Cultivo de transgénicos amenaza la soberanía alimentaria de Honduras

Solo en el año pasado en Honduras se produjeron once millones de quintales de maíz transgénico, no apto para el consumo humano. Sin embargo, la población hondureña igual que a la de muchos países del mundo, experimenta severa crisis derivada de los problemas del hambre, la desnutrición y la inseguridad alimentaria.

Como efectos de las reformas económicas orientadas a la liberalización de los mercados y la apertura comercial, a partir de marzo de 1992 con la aprobación de la Ley para la Modernización y Desarrollo del Sector Agrícola, la producción de alimentos fue relegada y el gobierno priorizó el cultivo de productos no tradicionales con fines de exportación.

Renan Valdéz, sociólogo dedicado a la educación popular expresa que la seguridad y soberanía alimentaria se perjudicó desde que el gobierno se olvidó de la producción en el campo para dedicarse a la importación masiva de alimentos.

Informó Valdéz, que solo en el 2001 el gobierno importó alrededor de 5 millones de quintales de granos básicos, fundamentalmente maíz y frijoles, “productos genéticamente alterados que se introdujeron al país sin tomar en cuenta los problemas de salud que podían ocasionar”, destacó.

En la actualidad el mundo experimenta crisis derivada del incremento en los precios de los principales productos agrícolas como el trigo, el maíz y arroz, situación que trata de enfrentar el gobierno a través de políticas destinadas a la dotación de recursos mínimos para la producción d alimentos.

La política gubernamental incluye la dotación de agroquímicos que se convierten en un atentado contra la vida, porque los fertilizantes aumentan en 320 % la alteración del clima, provocando erosión y poca fertilidad en la tierra. “y en el futuro la población tendrá menores posibilidades de alimentos porque la soberanía alimentaria está relacionada con la capacidad adquisitiva de la gente” afirmó el sociólogo.

El incremento en el costo de los combustibles registrado en los últimos meses ha provocado el encarecimiento de los productos de la canasta básica familiar y la agudización de la pobreza.

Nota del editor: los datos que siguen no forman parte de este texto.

<file path="src/rtl/external_pulse_gen.sv">
// external_pulse_gen: one registered off-chip pulse per accepted trigger, with delay, width and holdoff.
// Define EXT_PULSE_COUNT_EN to add the 32-bit pulse_count output.
module external_pulse_gen #(
  parameter int CNT_WIDTH = 16
) (
  input  logic                 aclk,
  input  logic                 aresetn,
  input  logic                 trigger,
  input  logic [CNT_WIDTH-1:0] cfg_delay,
  input  logic [CNT_WIDTH-1:0] cfg_width,
  input  logic [CNT_WIDTH-1:0] cfg_holdoff,
  output logic                 external_output,
  output logic                 busy,
  output logic                 trigger_dropped
`ifdef EXT_PULSE_COUNT_EN
  ,
  output logic [31:0]          pulse_count
`endif
);

  localparam logic [1:0] IDLE    = 2'd0;
  localparam logic [1:0] DELAY   = 2'd1;
  localparam logic [1:0] HIGH    = 2'd2;
  localparam logic [1:0] HOLDOFF = 2'd3;

  localparam logic [CNT_WIDTH-1:0] ZERO = '0;
  localparam logic [CNT_WIDTH-1:0] ONE  = CNT_WIDTH'(1);

  logic [1:0]           state;
  logic [1:0]           state_nxt;
  logic [CNT_WIDTH-1:0] cnt;
  logic [CNT_WIDTH-1:0] cnt_nxt;
  logic [CNT_WIDTH-1:0] width_q;
  logic [CNT_WIDTH-1:0] holdoff_q;
  logic                 latch_cfg;

  // The counter holds "cycles left minus one", so a width of 0 collapses to a single HIGH cycle.
  function automatic logic [CNT_WIDTH-1:0] width_reload(input logic [CNT_WIDTH-1:0] w);
    return (w == ZERO) ? ZERO : w - ONE;
  endfunction

  // NOTE: every signal written here gets a default first, so no path leaves it unassigned and no latch is inferred.
  always_comb begin
    state_nxt = state;
    cnt_nxt   = cnt;
    latch_cfg = 1'b0;
    case (state)
      IDLE: begin
        if (trigger) begin
          latch_cfg = 1'b1;
          if (cfg_delay == ZERO) begin
            state_nxt = HIGH;
            cnt_nxt   = width_reload(cfg_width);
          end else begin
            state_nxt = DELAY;
            cnt_nxt   = cfg_delay - ONE;
          end
        end
      end
      DELAY: begin
        if (cnt == ZERO) begin
          state_nxt = HIGH;
          cnt_nxt   = width_reload(width_q);
        end else begin
          cnt_nxt = cnt - ONE;
        end
      end
      HIGH: begin
        if (cnt == ZERO) begin
          if (holdoff_q == ZERO) begin
            state_nxt = IDLE;
          end else begin
            state_nxt = HOLDOFF;
            cnt_nxt   = holdoff_q - ONE;
          end
        end else begin
          cnt_nxt = cnt - ONE;
        end
      end
      HOLDOFF: begin
        if (cnt == ZERO) begin
          state_nxt = IDLE;
        end else begin
          cnt_nxt = cnt - ONE;
        end
      end
      default: state_nxt = IDLE;
    endcase
  end

  // NOTE: state flops use non-blocking assignments so every register updates from pre-edge values.
  always_ff @(posedge aclk or negedge aresetn) begin
    if (!aresetn) begin
      state           <= IDLE;
      cnt             <= ZERO;
      width_q         <= ZERO;
      holdoff_q       <= ZERO;
      external_output <= 1'b0;
      busy            <= 1'b0;
      trigger_dropped <= 1'b0;
    end else begin
      state           <= state_nxt;
      cnt             <= cnt_nxt;
      // Outputs are decoded from the next state so they line up with the state register.
      external_output <= (state_nxt == HIGH);
      busy            <= (state_nxt != IDLE);
      trigger_dropped <= trigger && (state != IDLE);
      if (latch_cfg) begin
        width_q   <= cfg_width;
        holdoff_q <= cfg_holdoff;
      end
    end
  end

`ifdef EXT_PULSE_COUNT_EN
  always_ff @(posedge aclk or negedge aresetn) begin
    if (!aresetn) begin
      pulse_count <= 32'd0;
    end else if ((state_nxt == HIGH) && (state != HIGH)) begin
      pulse_count <= pulse_count + 32'd1;
    end
  end
`endif

endmodule

</file>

Esta situación impide que los hondureños puedan mejorar sus condiciones de vida a través de educación, salud y vivienda digna.

Honduras requiere de la implementación de un verdadero proceso de reforma agraria integral a fin de incorporar plenamente a los productores para el mercado interno. La política también debe incluir la creación una nueva institucionalidad que permita enfrentar la crisis.